(Collected data entries)
↓

$ cat config.mk
export PLATFORM = sky130hd
export DESIGN_NAME = ascon_fsm_ctrl
export DESIGN_NICKNAME = d
export VERILOG_FILES = /design/src/rtl/ascon_fsm_ctrl.sv
export SDC_FILE = /design/constraint.sdc
export NUM_CORES = 1
export LEC_CHECK = 0
export CAP_MARGIN = 20
export CORE_MARGIN = 2
export CORE_UTILIZATION = 50
export DETAILED_ROUTE_END_ITERATION = 7
export GPL_TIMING_DRIVEN = 0
export PLACE_DENSITY = 0.82
export SYNTH_ARGS = -nofsm -noshare
export SYNTH_HDL_FRONTEND = slang
export SYNTH_SLANG_ARGS = --single-unit
$ cat constraint.sdc
create_clock -name clock_i -period 3.25 [get_ports clock_i]
set_clock_uncertainty 0.15 [all_clocks]
set_input_delay 0.325 -clock clock_i [delete_from_list [all_inputs] [get_ports clock_i]]
set_output_delay 0.325 -clock clock_i [all_outputs]
set_load 0.02 [all_outputs]
$ cat src/rtl/ascon_fsm_ctrl.sv
// ascon_fsm_ctrl: control FSM for one ASCON-128 authenticated encryption.
// Sequences init, AD absorption, PT encryption and finalisation rounds.
module ascon_fsm_ctrl (
  input  logic       clock_i,
  input  logic       reset_i,
  input  logic       start_i,
  input  logic       data_valid_i,
  input  logic       data_last_i,
  output logic [3:0] round_o,
  output logic       selectionp_o,
  output logic       enable_o,
  output logic       en_xor_data_begin_o,
  output logic       en_xor_key_begin_o,
  output logic       en_xor_key_end_o,
  output logic       en_xor_lsb_end_o,
  output logic       en_cipher_o,
  output logic       en_tag_o,
  output logic       data_ready_o,
  output logic       busy_o,
  output logic       done_o
);

  localparam logic [2:0] S_IDLE    = 3'd0;
  localparam logic [2:0] S_INIT    = 3'd1;
  localparam logic [2:0] S_WAIT_AD = 3'd2;
  localparam logic [2:0] S_AD      = 3'd3;
  localparam logic [2:0] S_WAIT_PT = 3'd4;
  localparam logic [2:0] S_PT      = 3'd5;
  localparam logic [2:0] S_FINAL   = 3'd6;
  localparam logic [2:0] S_DONE    = 3'd7;

  // p^a runs 0..11, p^b runs 6..11; both finish on round 11
  localparam logic [3:0] RND_FIRST_A = 4'd0;
  localparam logic [3:0] RND_FIRST_B = 4'd6;
  localparam logic [3:0] RND_LAST    = 4'd11;

  logic [2:0] state_q, state_d;
  logic [3:0] rnd_q, rnd_d;
  logic       last_q, last_d;

  logic rnd_first_a;
  logic rnd_first_b;
  logic rnd_last;
  logic rnd_bad;

  assign rnd_first_a = (rnd_q == RND_FIRST_A);
  assign rnd_first_b = (rnd_q == RND_FIRST_B);
  assign rnd_last    = (rnd_q == RND_LAST);
  assign rnd_bad     = (rnd_q > RND_LAST);

  // state, round counter and last-block flag registers
  always_ff @(posedge clock_i or posedge reset_i) begin
    if (reset_i) begin
      state_q <= S_IDLE;
      rnd_q   <= 4'd0;
      last_q  <= 1'b0;
    end else begin
      state_q <= state_d;
      rnd_q   <= rnd_d;
      last_q  <= last_d;
    end
  end

  // next-state logic; counter holds at 11 while waiting for data
  always_comb begin
    state_d = state_q;
    rnd_d   = rnd_q;
    last_d  = last_q;
    unique case (state_q)
      S_IDLE: begin
        rnd_d = 4'd0;
        if (start_i) begin
          state_d = S_INIT;
        end
      end
      S_INIT, S_AD, S_PT, S_FINAL: begin
        if (rnd_bad) begin
          state_d = S_IDLE;
          rnd_d   = 4'd0;
        end else if (!rnd_last) begin
          rnd_d = rnd_q + 4'd1;
        end else begin
          unique case (state_q)
            S_INIT:  state_d = S_WAIT_AD;
            S_AD:    state_d = last_q ? S_WAIT_PT : S_WAIT_AD;
            S_PT:    state_d = S_WAIT_PT;
            default: state_d = S_DONE;
          endcase
        end
      end
      S_WAIT_AD: begin
        if (data_valid_i) begin
          last_d  = data_last_i;
          state_d = S_AD;
          rnd_d   = RND_FIRST_B;
        end
      end
      S_WAIT_PT: begin
        if (data_valid_i) begin
          last_d = data_last_i;
          if (data_last_i) begin
            state_d = S_FINAL;
            rnd_d   = RND_FIRST_A;
          end else begin
            state_d = S_PT;
            rnd_d   = RND_FIRST_B;
          end
        end
      end
      S_DONE: begin
        state_d = S_IDLE;
        rnd_d   = 4'd0;
      end
      default: begin
        state_d = S_IDLE;
        rnd_d   = 4'd0;
      end
    endcase
  end

  // Moore output decode from state and round counter
  always_comb begin
    selectionp_o        = 1'b0;
    enable_o            = 1'b0;
    en_xor_data_begin_o = 1'b0;
    en_xor_key_begin_o  = 1'b0;
    en_xor_key_end_o    = 1'b0;
    en_xor_lsb_end_o    = 1'b0;
    en_cipher_o         = 1'b0;
    en_tag_o            = 1'b0;
    data_ready_o        = 1'b0;
    busy_o              = 1'b0;
    done_o              = 1'b0;
    unique case (state_q)
      S_IDLE: begin
      end
      S_INIT: begin
        busy_o           = 1'b1;
        enable_o         = 1'b1;
        selectionp_o     = !rnd_first_a;
        en_xor_key_end_o = rnd_last;
      end
      S_WAIT_AD, S_WAIT_PT: begin
        busy_o       = 1'b1;
        selectionp_o = 1'b1;
        data_ready_o = 1'b1;
      end
      S_AD: begin
        busy_o              = 1'b1;
        selectionp_o        = 1'b1;
        enable_o            = 1'b1;
        en_xor_data_begin_o = rnd_first_b;
        en_xor_lsb_end_o    = rnd_last & last_q;
      end
      S_PT: begin
        busy_o              = 1'b1;
        selectionp_o        = 1'b1;
        enable_o            = 1'b1;
        en_xor_data_begin_o = rnd_first_b;
        en_cipher_o         = rnd_first_b;
      end
      S_FINAL: begin
        busy_o              = 1'b1;
        selectionp_o        = 1'b1;
        enable_o            = 1'b1;
        en_xor_data_begin_o = rnd_first_a;
        en_xor_key_begin_o  = rnd_first_a;
        en_cipher_o         = rnd_first_a;
        en_xor_key_end_o    = rnd_last;
        en_tag_o            = rnd_last;
      end
      S_DONE: begin
        busy_o       = 1'b1;
        selectionp_o = 1'b1;
        done_o       = 1'b1;
      end
      default: begin
      end
    endcase
  end

  assign round_o = rnd_q;

endmodule

==> results of run 1 <==
==> how the worst max path moves through the flow <==
stage / startpoint / endpoint / slack [ps] / cells past startpoint
after floorplan: round_o[0] / en_xor_key_end_o / 1260 / 4
after global placement: state_q[0] / en_cipher_o / 920 / 6
after detailed placement: state_q[1] / en_xor_key_end_o / 890 / 5
after CTS: state_q[1] / en_xor_key_end_o / 610 / 5
after global routing: state_q[0] / en_xor_data_begin_o / 480 / 6
final: state_q[1] / en_xor_key_end_o / 610 / 5
==> flip-flops by register name, indices dropped and copies added (netlist names) <==
signal and cells:
last_q 1, round_o 4, state_q 3
==> synth_stat cells (all sizes together), types with 4 or more instances <==
cell type,instances,area [um2]
a21oi,11,55.1
o21ai,10,50.0
dfrtp,8,200
inv,7,26.3
nor2,7,26.3
nand3,6,30.0
buf,5,33.8
nand2,5,18.8
nand2b,4,25.0
==> power by group through the flow <==
stage | Sequential (W) | Clock [W] | Combinational (W)
final | 0.000188 | 0.0000709 | 0.000640
after global routing | 0.000196 | 0.0000782 | 0.000710
after CTS | 0.000187 | 0.0000746 | 0.000637
after detailed placement | 0.000188 | 0 | 0.000634
after global placement | 0.000187 | 0 | 0.000623
after floorplan | 0.000203 | 0 | 0.000423
==> routing by layer <==
metal,wire (um),GRT usage (%),share of wire (%)
met3,159,3.40,9.1
met2,796,35.5,46
met1,749,31.8,43
met4,41,10.0,2.3
met5,0,0,0
==> stage by stage <==
stage                     cell area [um2]  instances  total power, W  utilization (%)  worst slack (ps)
after floorplan                       754         97        0.000626                -              1260
after global placement                965        132        0.000809             66.4               919
after detailed placement              965        132        0.000822             66.4               892
after CTS                             987        135        0.000899             67.9               609
after global routing                  987        135        0.000984             67.9               481
final                                 987        135        0.000899             67.9               608
==> area by class of cell <==
type / instances / area [um2] / share of cell area (%)
clock buffers: 3 / 22.5 / 2.28
multi-input cells: 74 / 483 / 48.9
well taps: 16 / 20.0 / 2.03
plain buffers: 8 / 45.0 / 4.56
repair buffers: 19 / 190 / 19.3
flip-flops and latches: 8 / 200 / 20.3
inverters: 7 / 26.3 / 2.66
==> logic make-up (layout without fill, tap and decap cells) <==
family,after synthesis,in the layout,share of synthesized area (%)
compound gates,34,34,30.3
simple gates,31,31,20.6
buf+inv,15,37,9.45
flops,8,8,26.5
mux,4,4,5.80
fa+ha+maj,3,3,4.98
xor+xnor,2,2,2.32
==> worst register-to-register path, stage by stage (launching register included) <==
cell and delay [ps]:
dfrtp_1 450, ha_1 300, o21ai_0 350, o32ai_4 170, a21oi_1 180, mux2_2 350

↑

• [Exercise description]
Above are the entries. Quote exactly the lines from the one bearing "export DETAILED_ROUTE_END_ITERATION = 7" through the one bearing "create_clock -name clock_i".

• [Exercise response]
export DETAILED_ROUTE_END_ITERATION = 7
export GPL_TIMING_DRIVEN = 0
export PLACE_DENSITY = 0.82
export SYNTH_ARGS = -nofsm -noshare
export SYNTH_HDL_FRONTEND = slang
export SYNTH_SLANG_ARGS = --single-unit
$ cat constraint.sdc
create_clock -name clock_i -period 3.25 [get_ports clock_i]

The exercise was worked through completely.